It’s Motorcycle Part Three

My second bike was Kawasaki 350 R.  The R stood for Racer.  How I came about getting this bike was a fluke.  A friend was moving out of state.  He had a Chevette that was pretty rough, and the Kawasaki that he wanted to sell.  He was asking $300.oo for the Chevette, and $350.oo for the Kawasaki.  The Motorcycle was in great shape, but the Chevette was pretty rough and planned to sell it for parts.  As it turned out a mechanic friend of mine was looking for a parts chevette parts car to repair customers car.  The parts he needed were in good shape.  He offered me  $550.OO for the  Chevette.  I told my friend about the offer and he told me to give him $50.oo and I could keep the Kaw.  Great luck there for me.   The Kaw was a 350 R.  Supposedly the R stood for Race.  All I know is the bike would be real slow until you got the RPM’s up Then if you weren’t careful you would pop a wheelie.  I rode this bike for a couple of years.  Itook my boys for a ride on it.  A short ride.  But my youngest who was about 2 years old enjoyed most.  Years later while attending college he was asked his earliest memory.  His answer was riding the bike with me.  I had a picture of him on it with me, I dug it out and gave it to him.  I only wish I had a copy.  Somewhere during his many moves to colleges and jobs he lost it.

Siomeone gave me a Honda Scrambler, and I traded the Kaw for a dune buggy.  I could get both boys in it.   Later a guy who rented one of my bays in my garage to open a bodyshop.  Butwas rusty after 20+ years being out of the business.  I helped him catch up on techniques and the new paints.  About a year later he moved to a bigger shop.  But one day he called and had a 1955 Ford Crown Victoria he said he had $500.oo cash (not counting his time) in it and to thank me for the help I could have it for $500.oo.  I sold the dune buggy for $500.oo.  When I got home the next day and was going to get the car, I found a new refrigerator in the kitchen.  My wife had taken the money to buy a bigger refrigerator.  Bye, Bye Car.

The Honda scrambler was ok for a while I only had about a mile to ride to ride to work.  But I had to tune it every day before I could ride it.  One night, (by this time I had divorced)  I came home to find my Honda missing.  All the cops did was say ask the neighbors if they saw anything.   About a year later the boys came home from visiting their mother and told me they saw my Honda in pieces in her basement.  Apparently her boyfriend wanted it but knew nothing about bikes.

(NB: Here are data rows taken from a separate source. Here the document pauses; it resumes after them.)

--- src/ttp_pkg.sv ---
// ----------------------------------------------------------------------------
// ttp_pkg: shared types and constants of the text-to-panel pixel stream
// Font ROM, panel geometry, command codes and the job record that passes
// from the character front end to the beat sequencer.
// ----------------------------------------------------------------------------
package ttp_pkg;

    localparam int PANEL_WIDTH  = 128;
    localparam int PANEL_HEIGHT = 128;

    localparam int CELL_W  = 6;
    localparam int CELL_H  = 8;
    localparam int GLYPH_W = 5;
    localparam int GLYPH_H = 7;

    // Last cursor position at which a whole cell still fits
    localparam logic [7:0] COL_LIMIT = 8'(PANEL_WIDTH - CELL_W);
    localparam logic [7:0] ROW_LIMIT = 8'(PANEL_HEIGHT - CELL_H);

    localparam logic [7:0] CHAR_NUL     = 8'h00;
    localparam logic [7:0] CHAR_NEWLINE = 8'h0A;

    localparam logic [7:0] CMD_COLUMN_WINDOW = 8'h2A;
    localparam logic [7:0] CMD_ROW_WINDOW    = 8'h2B;
    localparam logic [7:0] CMD_MEMORY_WRITE  = 8'h2C;

    localparam logic [1:0] KIND_CMD   = 2'd0;
    localparam logic [1:0] KIND_PARAM = 2'd1;
    localparam logic [1:0] KIND_PIXEL = 2'd2;

    localparam logic CFG_COLUMN_OFFSET = 1'b0;
    localparam logic CFG_ROW_OFFSET    = 1'b1;

    localparam int JOB_QUEUE_DEPTH = 2;

    // One byte per glyph column, bit r is row r
    typedef logic [GLYPH_W-1:0][7:0] glyph_t;

    // Window coordinates already include the panel offsets
    typedef struct packed {
        logic [8:0]  col_start;
        logic [8:0]  col_end;
        logic [8:0]  row_start;
        logic [8:0]  row_end;
        glyph_t      glyph;
        logic [15:0] fore_colour;
        logic [15:0] back_colour;
    } job_t;

    // Packed as {col4, col3, col2, col1, col0}
    function automatic glyph_t font_lookup(input logic [7:0] code);
        glyph_t g;
        unique case (code)
            8'h2E:   g = {8'h00, 8'h60, 8'h60, 8'h00, 8'h00};
            8'h30:   g = {8'h3E, 8'h45, 8'h49, 8'h51, 8'h3E};
            8'h31:   g = {8'h00, 8'h40, 8'h7F, 8'h42, 8'h00};
            8'h32:   g = {8'h46, 8'h49, 8'h51, 8'h61, 8'h42};
            8'h33:   g = {8'h31, 8'h4B, 8'h45, 8'h41, 8'h21};
            8'h34:   g = {8'h10, 8'h7F, 8'h12, 8'h14, 8'h18};
            8'h35:   g = {8'h39, 8'h45, 8'h45, 8'h45, 8'h27};
            8'h36:   g = {8'h30, 8'h49, 8'h49, 8'h4A, 8'h3C};
            8'h37:   g = {8'h03, 8'h05, 8'h09, 8'h71, 8'h01};
            8'h38:   g = {8'h36, 8'h49, 8'h49, 8'h49, 8'h36};
            8'h39:   g = {8'h1E, 8'h29, 8'h49, 8'h49, 8'h06};
            8'h41:   g = {8'h7E, 8'h11, 8'h11, 8'h11, 8'h7E};
            8'h42:   g = {8'h36, 8'h49, 8'h49, 8'h49, 8'h7F};
            8'h43:   g = {8'h22, 8'h41, 8'h41, 8'h41, 8'h3E};
            8'h44:   g = {8'h1C, 8'h22, 8'h41, 8'h41, 8'h7F};
            8'h45:   g = {8'h41, 8'h49, 8'h49, 8'h49, 8'h7F};
            8'h46:   g = {8'h01, 8'h01, 8'h09, 8'h09, 8'h7F};
            8'h47:   g = {8'h7A, 8'h49, 8'h49, 8'h41, 8'h3E};
            8'h48:   g = {8'h7F, 8'h08, 8'h08, 8'h08, 8'h7F};
            8'h49:   g = {8'h00, 8'h41, 8'h7F, 8'h41, 8'h00};
            8'h4A:   g = {8'h01, 8'h3F, 8'h41, 8'h40, 8'h20};
            8'h4B:   g = {8'h41, 8'h22, 8'h14, 8'h08, 8'h7F};
            8'h4C:   g = {8'h40, 8'h40, 8'h40, 8'h40, 8'h7F};
            8'h4E:   g = {8'h7F, 8'h10, 8'h0C, 8'h02, 8'h7F};
            8'h4F:   g = {8'h3E, 8'h41, 8'h41, 8'h41, 8'h3E};
            8'h50:   g = {8'h06, 8'h09, 8'h09, 8'h09, 8'h7F};
            8'h52:   g = {8'h46, 8'h29, 8'h19, 8'h09, 8'h7F};
            8'h53:   g = {8'h31, 8'h49, 8'h49, 8'h49, 8'h46};
            8'h54:   g = {8'h01, 8'h01, 8'h7F, 8'h01, 8'h01};
            8'h55:   g = {8'h3F, 8'h40, 8'h40, 8'h40, 8'h3F};
            8'h56:   g = {8'h1F, 8'h20, 8'h40, 8'h20, 8'h1F};
            8'h57:   g = {8'h3F, 8'h40, 8'h38, 8'h40, 8'h3F};
            8'h5F:   g = {8'h40, 8'h40, 8'h40, 8'h40, 8'h40};
            default: g = '0;  // space and unknown codes
        endcase
        return g;
    endfunction

endpackage

--- src/ttp_job_queue.sv ---
// ----------------------------------------------------------------------------
// ttp_job_queue: short job queue
// Small FIFO of cell jobs between the front end and the beat sequencer.
// ----------------------------------------------------------------------------
module ttp_job_queue (
    input  logic          clk,
    input  logic          rst_n,
    input  logic          wr_en,
    input  ttp_pkg::job_t wr_job,
    output logic          q_full,
    output logic          q_valid,
    input  logic          rd_en,
    output ttp_pkg::job_t rd_job
);
    import ttp_pkg::*;

    localparam int PTR_W = (JOB_QUEUE_DEPTH > 1) ? $clog2(JOB_QUEUE_DEPTH) : 1;
    localparam int CNT_W = $clog2(JOB_QUEUE_DEPTH + 1);
    localparam logic [PTR_W-1:0] PTR_LAST = PTR_W'(JOB_QUEUE_DEPTH - 1);

    job_t             slot_reg [JOB_QUEUE_DEPTH];
    logic [PTR_W-1:0] wr_ptr_reg, wr_ptr_next;
    logic [PTR_W-1:0] rd_ptr_reg, rd_ptr_next;
    logic [CNT_W-1:0] count_reg, count_next;
    logic             do_wr;
    logic             do_rd;

    assign q_full  = (count_reg == CNT_W'(JOB_QUEUE_DEPTH));
    assign q_valid = (count_reg != '0);
    assign do_wr   = wr_en && !q_full;
    assign do_rd   = rd_en && q_valid;
    assign rd_job  = slot_reg[rd_ptr_reg];

    always_comb
    begin
        wr_ptr_next = wr_ptr_reg;
        rd_ptr_next = rd_ptr_reg;
        count_next  = count_reg;
        if (do_wr)
        begin
            wr_ptr_next = (wr_ptr_reg == PTR_LAST) ? '0 : wr_ptr_reg + 1'b1;
        end
        if (do_rd)
        begin
            rd_ptr_next = (rd_ptr_reg == PTR_LAST) ? '0 : rd_ptr_reg + 1'b1;
        end
        if (do_wr && !do_rd)
        begin
            count_next = count_reg + 1'b1;
        end
        else if (do_rd && !do_wr)
        begin
            count_next = count_reg - 1'b1;
        end
    end

    always_ff @(posedge clk)
    begin
        if (do_wr)
        begin
            slot_reg[wr_ptr_reg] <= wr_job;
        end
    end

    always_ff @(posedge clk or negedge rst_n)
    begin
        if (!rst_n)
        begin
            wr_ptr_reg <= '0;
            rd_ptr_reg <= '0;
            count_reg  <= '0;
        end
        else
        begin
            wr_ptr_reg <= wr_ptr_next;
            rd_ptr_reg <= rd_ptr_next;
            count_reg  <= count_next;
        end
    end

endmodule

--- config.mk ---
export PLATFORM = sky130hd
export DESIGN_NAME = ttp_job_queue
export DESIGN_NICKNAME = d
export VERILOG_FILES = /design/src/ttp_pkg.sv /design/src/ttp_job_queue.sv
export SDC_FILE = /design/constraint.sdc
export NUM_CORES = 1
export LEC_CHECK = 0
export ABC_CLOCK_PERIOD_IN_PS = 10800
export BUFFER_PORTS_ARGS = -buffer_cell sky130_fd_sc_hd__buf_2
export CAP_MARGIN = 20
export CORE_MARGIN = 8
export CORE_UTILIZATION = 30
export CTS_CLUSTER_DIAMETER = 150
export DETAILED_ROUTE_END_ITERATION = 10
export GPL_TIMING_DRIVEN = 0
export SLEW_MARGIN = 20
export SYNTH_ARGS = -nofsm -noshare
export SYNTH_HDL_FRONTEND = slang
export SYNTH_SLANG_ARGS = --single-unit
--- constraint.sdc ---
create_clock -name clk -period 10.8 [get_ports clk]
set_input_delay 2.16 -clock clk [delete_from_list [all_inputs] [get_ports clk]]
set_output_delay 2.16 -clock clk [all_outputs]
set_load 0.02 [all_outputs]
==> results of run 1 <==
## worst max-delay path, cell delays in order (launching register included)
cell and delay [ps]:
sky130_fd_sc_hd__dfrtp_1 330, sky130_fd_sc_hd__buf_6 160, sky130_fd_sc_hd__buf_2 310, sky130_fd_sc_hd__mux2_2 390, sky130_fd_sc_hd__buf_2 160
## kinds of logic after synthesis
group / after synthesis
flops: 220
mux: 108
buf+inv: 14
simple gates: 7
xor+xnor: 5
fa+ha+maj: 1
## how the worst max path moves through the flow
stage                           from             end  cells after the start
after CTS                 rd_ptr_reg       rd_job[8]                      4
final                     rd_ptr_reg       rd_job[7]                      4
after global routing      rd_ptr_reg       rd_job[7]                      4
after global placement         wr_en  slot_reg[0][3]                      3
after detailed placement       wr_en  slot_reg[0][4]                      5
after floorplan                wr_en  slot_reg[0][0]                      2
## synth_stat cells
cell / count / area [um^2]
sky130_fd_sc_hd__dfrtp_1: 4 / 100
sky130_fd_sc_hd__nor2_1: 2 / 7.51
sky130_fd_sc_hd__and3_1: 1 / 6.26
sky130_fd_sc_hd__buf_6: 3 / 33.8
sky130_fd_sc_hd__nand2b_1: 1 / 6.26
sky130_fd_sc_hd__nand2_1: 2 / 7.51
sky130_fd_sc_hd__inv_1: 2 / 7.51
sky130_fd_sc_hd__ha_1: 1 / 12.5
sky130_fd_sc_hd__xor2_1: 2 / 17.5
sky130_fd_sc_hd__buf_2: 9 / 45.0
sky130_fd_sc_hd__xnor2_1: 3 / 26.3
sky130_fd_sc_hd__mux2_2: 98 / 1100
sky130_fd_sc_hd__edfxtp_1: 216 / 6490
sky130_fd_sc_hd__mux2_4: 10 / 150
sky130_fd_sc_hd__or2_2: 1 / 6.26
## area by class of cell
type,count,area (um^2),share of cell area
plain buffers,12,78.8,0.00746
inverters,2,7.51,0.000710
clock inverters,18,241,0.0229
well taps,341,427,0.0404
flip-flops and latches,220,6590,0.623
multi-input cells,121,1360,0.128
repair buffers,227,1240,0.117
clock buffers,26,629,0.0596
## power by group through the flow
stage	registers, mW	clock network [mW]	logic [mW]
3_3_place_gp	1.27	0	0.982
5_1_grt	1.23	0.943	1.09
4_1_cts	1.21	0.916	1.04
6_report	1.21	0.883	1.01
3_5_place_dp	1.23	0	1.04
2_1_floorplan	1.24	0	0.672
## stage by stage
| step | hold slack [ps] | area, um^2 |
|---|---|---|
| final | 499 | 10600 |
| after global routing | 526 | 10600 |
| after CTS | 502 | 10600 |
| after detailed placement | 492 | 9700 |
| after global placement | 478 | 9550 |
| after floorplan | 456 | 8020 |
## per-layer routing
layer  global-route usage  share of wire  vias up  wire (um)
li1                     -              -     1920          -
met1                0.115           0.39     2052       6830
met2                0.191           0.52      142       9130
met3               0.0323          0.068       29       1190
met4               0.0313          0.021        2        363
met5                    0        0.00068        -         12
==> Flow_metrics.wiki, run 1 <==
{| class="wikitable"
! Metric !! Value
|-
| Part of the cycle the worst path needs || 0.373
|-
| Count of placed standard cells including taps || 923
|-
| Overall die height || 179 um
|-
| Final routed wire length divided by cell count || 18.1 um
|-
| Number of nets in the synthesized netlist || 468
|-
| Worst hold endpoint || count_reg[1]
|-
| Final core area utilization || 0.398
|-
| Highest clock rate || 248 MHz
|-
| Maximum fanout along the worst path || 10
|-
| Worst Setup Slack post-DPL || 6990 ps
|-
| Area of the die || 0.0322 mm^2
|-
| Die extent in x || 179 um
|-
| Number of standard cells in the final layout excluding fillers || 967
|-
| Effective utilization at floorplan || 0.302
|-
| Part of the total power dissipated in combinational logic || 0.326
|-
| Count of cells resized by post-cts repair || 0
|-
| Number of clock buffers inserted by TritonCTS || 24
|-
| Ratio of routed vias to standard cells || 4.29
|-
| Post-CTS Repair Setup Buffers || 0
|-
| DP HPWL || between 10000 and 15000 um
|-
| Tot Pwr || approximately 3.1 mW
|-
| TritonRoute pass-1 iters || 4
|-
| Routability congestion estimate || 0.732
|-
| First-pass GRT wire length || 26900 um
|-
| Overall via count from detail_route || 4145
|-
| Startpoint types || register
|-
| Number of distinct library cells after synthesis || 15
|-
| Final setup violating endpoints || 0
|-
| Combinational family with the most area after synthesis || multiplexers
|-
| Clock tree from TritonCTS || built
|-
| Outcome || finished clean
|-
| Final critical-path setup slack || 6770 ps
|-
| Worst hold path depth || 1
|-
| Proportion of total power due to net switching || 0.313
|-
| Least-Margin Pin Slew || 691 ps
|-
| Synth Area in Adders || 0.00156
|-
| Critical register-to-register path endpoint || slot_reg[0][88]
|-
| Simple-gate portion of the synthesized area || 0.00421
|-
| Sequential cell fraction of total power || 0.389
|-
| Total negative slack for setup checks || 0 ps
|-
| Maximum clock skew at final layout || 10.0 ps
|-
| Fraction of final layout cells sized beyond drive strength 1 || 0.617
|-
| Hold buffer count at cts || 0
|-
| Fill count || approximately 2500
|-
| H-tree levels || 1
|-
| Most used cells in the layout excluding fill and tap cells || sky130_fd_sc_hd__buf_2, sky130_fd_sc_hd__edfxtp_1, sky130_fd_sc_hd__mux2_2, sky130_fd_sc_hd__clkbuf_16, sky130_fd_sc_hd__mux2_4
|-
| Clock latency of the later-clocked register in the worst-skew pair || about 500 ps
|-
| Flop and latch count out of synthesis || 220
|-
| Number of top-level design ports || between 200 and 250
|-
| Minimum clock period after layout || 4030 ps
|-
| Setup repair after global routing missed its margin || no
|-
| Post-Syn Area per Cell || 22.6 um^2
|-
| Synthesis-to-layout area growth || 31.8%
|-
| Worst min-delay path category || register to register
|-
| Register clock-pin slew on the reported worst setup and hold paths || about 60 ps
|-
| Sequential cell area fraction in the yosys report || 0.822
|-
| Worst-case reg-to-reg path depth || 5
|-
| NetSw || approximately 0.97 mW
|-
| Core footprint || 0.0266 mm^2
|-
| Endpoint type of the worst setup path || output pin
|-
| Via count of the first global-routing pass || 4788
|-
| Signal arrival time at the worst endpoint || 1870 ps
|-
| Fraction of power consumed by the clock network || 0.284
|-
| Yosys warnings || 0
|-
| R2R setup slack || around 8700 ps
|-
| Max-slew violation count || 0
|-
| Remaining global-route overflow || 0
|-
| Quantity of I/O buffers inserted on ports || approximately 220
|-
| Endpoint required time on the critical path || 8640 ps
|-
| XOR/XNOR Fraction of Synth Area || 0.00546
|-
| Maximum vdd drop || 219 uV
|-
| Largest buffer count on any clock path || 3
|-
| Largest register FFs || around 220
|-
| Worst max-slew margin expressed relative to the limit || 0.538
|-
| Standby leakage power || 3.98 nW
|-
| Clock sink count || 220
|-
| Setup CP Type || register to output pin
|-
| DRC violations left || 0
|-
| Compound-gate portion of the synthesized area || 0
|-
| Post-Synthesis Cell Area || approximately 0.0080 mm^2
|-
| Power Internal || 2.13 mW
|-
| Commonest non-fill, non-tap cell in the layout || sky130_fd_sc_hd__buf_2
|-
| Max Cap Violations || 0
|-
| Origin of the critical flop-to-flop path || count_reg[0]
|-
| Clock tree root driver cell || sky130_fd_sc_hd__clkbuf_16
|-
| Diodes inserted || 0
|-
| Cell area power density || just under 300 mW/mm^2
|-
| # nets final || roughly 720
|-
| Number of cells produced by synthesis || between 300 and 400
|-
| Initial antenna violation count || 1
|-
| DR iter-0 viols || 168
|-
| Startpoint of the worst hold path || count_reg[1]
|-
| Antenna violation net count after detailed routing || 0
|-
| Final hold vios || 0
|-
| GR Util All Layers || 0.105
|-
| DRT Wirelength || 17500 um
|-
| Mux share of post-synthesis cell area || 0.156
|-
| Maximum number of pins on one net before global-route repair || between 50 and 60
|-
| # rows || 60
|}
Note: power is estimated with default switching activity, not from simulation.
==> run 2, diff against run 1 <==
Settings changed: ABC_AREA from default to 1, ABC_CLOCK_PERIOD_IN_PS 10800 to 3200.
Clock period 10.8 ns to 3.2 ns, I/O delays scaled along.
==> run 2 against run 1 <==
  * Cell count up 25%
  * Non-clock buffer count up 14
  * Sequential power rose to 3.3 times the previous value
  * Clock skew up 1.5 ps
  * Clock-buffer cell count up 5
  * Critical path depth up 1
  * Via count up 23%
  * Global-route usage up 1.1 points
==> Flow_metrics.wiki, run 2 <==
{| class="wikitable"
! Metric !! Value
|-
| Outcome || finished clean
|-
| Final core area utilization || 0.393
|-
| Clock sink count || 220
|-
| Total negative slack for setup checks || 0 ps
|-
| Number of clock buffers inserted by TritonCTS || 24
|-
| Maximum vdd drop || 515 uV
|-
| Number of cells produced by synthesis || 595
|-
| Least-Margin Pin Slew || 723 ps
|-
| Area share of the largest cell type after synthesis || 0.806
|-
| Final critical-path setup slack || 497 ps
|-
| Fraction of final layout cells sized beyond drive strength 1 || 0.319
|-
| Yosys warnings || 0
|-
| Number of flops mapped to enable cells by yosys || 216
|-
| Maximum fanout along the worst path || 10
|-
| DP HPWL || 13700 um
|-
| Clock tree root driver cell || sky130_fd_sc_hd__clkbuf_16
|-
| Part of the cycle the worst path needs || 0.845
|-
| Cell taking the most area after synthesis || sky130_fd_sc_hd__edfxtp_1
|-
| Quantity of I/O buffers inserted on ports || around 220
|-
| Routability congestion estimate || between 0.7 and 0.8
|-
| Antenna violation net count after detailed routing || 0
|-
| Most used cells in the layout excluding fill and tap cells || sky130_fd_sc_hd__nand2_1, sky130_fd_sc_hd__buf_2, sky130_fd_sc_hd__edfxtp_1, sky130_fd_sc_hd__clkbuf_16, sky130_fd_sc_hd__clkbuf_1
|-
| Synthesis-to-layout area growth || 30.2%
|-
| Die extent in x || 180 um
|-
| Post-Synthesis Cell Area || around 0.0080 mm^2
|-
| Count of cells resized by post-cts repair || 0
|-
| Signal arrival time at the worst endpoint || 2060 ps
|-
| Clock latency of the later-clocked register in the worst-skew pair || 510 ps
|-
| Initial antenna violation count || 3
|-
| Smallest hold slack || 318 ps
|-
| Area of the die || roughly 0.032 mm^2
|-
| Commonest non-fill, non-tap cell in the layout || sky130_fd_sc_hd__nand2_1
|-
| Endpoint type of the worst setup path || output pin
|-
| Final routed wire length divided by cell count || 15.9 um
|-
| Post-Syn Area per Cell || 13.5 um^2
|-
| Startpoint types || register
|-
| Core footprint || between 0.02 and 0.03 mm^2
|-
| Maximum clock skew at final layout || 11.5 ps
|-
| Overall die height || 180 um
|-
| Largest register FFs || 216
|-
| Number of top-level design ports || approximately 220
|-
| Share of synthesized flip-flops with an asynchronous set or reset || 0.0182
|-
| DRT Wirelength || around 19000 um
|-
| Worst max-slew margin expressed relative to the limit || 0.517
|-
| Number of distinct library cells after synthesis || 15
|-
| Most common cell in the netlist || sky130_fd_sc_hd__nand2_1
|-
| Highest clock rate || 370 MHz
|-
| Predominant post-synthesis flop cell || sky130_fd_sc_hd__edfxtp_1
|-
| Worst min-delay path category || primary input to register
|-
| Max Cap Violations || 0
|-
| Final setup violating endpoints || 0
|-
| Register clock-pin slew on the reported worst setup and hold paths || 60 ps
|-
| Ratio of routed vias to standard cells || between 4 and 5
|-
| Setup CP Type || register to output pin
|-
| Tot Pwr || 10.3 mW
|-
| Via count of the first global-routing pass || about 5100
|-
| Flop and latch count out of synthesis || 220
|-
| Top cells by count, synth || sky130_fd_sc_hd__nand2_1, sky130_fd_sc_hd__edfxtp_1, sky130_fd_sc_hd__buf_2
|-
| Standby leakage power || 4.48 nW
|-
| Diodes inserted || 0
|-
| DR iter-0 viols || 257
|-
| Effective utilization at floorplan || 0.302
|-
| Max-slew violation count || 0
|-
| H-tree levels || 1
|-
| Remaining global-route overflow || 0
|-
| First-pass GRT wire length || 29400 um
|-
| Final hold vios || 0
|-
| Largest buffer count on any clock path || 3
|-
| GR Util All Layers || 0.115
|-
| Sequential cell area fraction in the yosys report || 0.818
|-
| Cell area power density || 986 mW/mm^2
|-
| Clock tree from TritonCTS || built
|-
| Endpoint required time on the critical path || between 2000 and 3000 ps
|-
| Setup repair after global routing missed its margin || no
|-
| Number of nets in the synthesized netlist || 708
|-
| Worst Setup Slack post-DPL || 835 ps
|-
| Main area contributors after synthesis || sky130_fd_sc_hd__edfxtp_1, sky130_fd_sc_hd__nand2_1, sky130_fd_sc_hd__dfrtp_1
|-
| # nets final || 964
|-
| # rows || 60
|-
| Maximum number of pins on one net before global-route repair || 28
|-
| Minimum clock period after layout || 2700 ps
|-
| DRC violations left || 0
|-
| Overall via count from detail_route || roughly 5000
|-
| TritonRoute pass-1 iters || 4
|}
[run 2: changes by cell type after synthesis, moves of 2 or more]
cell / change
sky130_fd_sc_hd__xnor2_1: -2
sky130_fd_sc_hd__nand2_1: +333
sky130_fd_sc_hd__inv_1: +5
sky130_fd_sc_hd__buf_4: +2
sky130_fd_sc_hd__mux2_4: -10
sky130_fd_sc_hd__xor2_1: -2
sky130_fd_sc_hd__clkbuf_1: +9
sky130_fd_sc_hd__mux2_2: -98
sky130_fd_sc_hd__nand3_1: +2
[run 2: kinds of logic (layout without fill, tap and decap cells)]
group,count (synthesis),in the layout,synth area share
adder cells (fa/ha/maj),1,1,0.00155
XOR/XNOR,1,1,0.00109
buffers and inverters,31,305,0.0188
AND/OR/NAND/NOR,341,341,0.160
flip-flops,220,220,0.818
AO/OA/AOI/OAI,1,1,0.000621
[run 2: layer usage]
layer  GRT usage  part of all wire
met1       0.132              0.41
met2       0.199              0.49
met3      0.0411             0.079
met4      0.0353             0.020
met5           0            0.0018
[run 2: metrics by stage]
step	std cells	area, um^2
after floorplan	595	8060
after global placement	1157	9590
after detailed placement	1165	9760
after CTS	1210	10500
after global routing	1210	10500
final	1210	10500
[run 2: path summary, 6_finish.rpt]
path | start | endpoint | slack (ps) | depth (start not counted)
min reg2reg | count_reg[1] | count_reg[1] | 480 | 2
min | wr_job[94] | slot_reg[0][94] | 320 | 1
max in group asynchronous | rst_n | count_reg[0] | 2580 | 2
min in group asynchronous | rst_n | wr_ptr_reg | 490 | 2
max reg2reg | count_reg[1] | slot_reg[1][24] | 1150 | 5
max | rd_ptr_reg | rd_job[53] | 500 | 5
[run 2: area by class of cell]
cell class,instances,area (um^2)
Tap cell,341,427
Buffer,23,121
Multi-Input combinational cell,344,1320
Sequential cell,220,6590
Inverter,8,33.8
Fill cell,2525,16200
Timing Repair Buffer,230,1280
Clock buffer,31,648
Clock inverter,13,62.6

Any way I bought my next bike.  A 3 cylinder 750 Yamaha.  Fun bike to ride.  I took it to a Yamaha dealer for a tune up and overall check.  Worked fine for about a month.  Then had trouble starting it.  If I put old plugs in it started fine, just didn’t run so good.  I traded it for a ford window van.  Had some fun with it.  But it wasn’t a motorcycle.

More to come later.

Remember it isn’t what you ride.  It’s that you ride.

That Is How I See It,

1 Comment

  1. It’s easy to ride motorcycles at speed, but hard to ride them sowlly because the bike feels unstable. But it’s something you can get better at.Try taking it to a parking lot and practicing your clutch friction zone. Once you’re happy with starting and stopping smoothly, start adding in low speed turns. And then U-turns and progressively tighter circles. It will increase your confidence, and make your motorcycle feel less big and heavy. Be in control of your bike.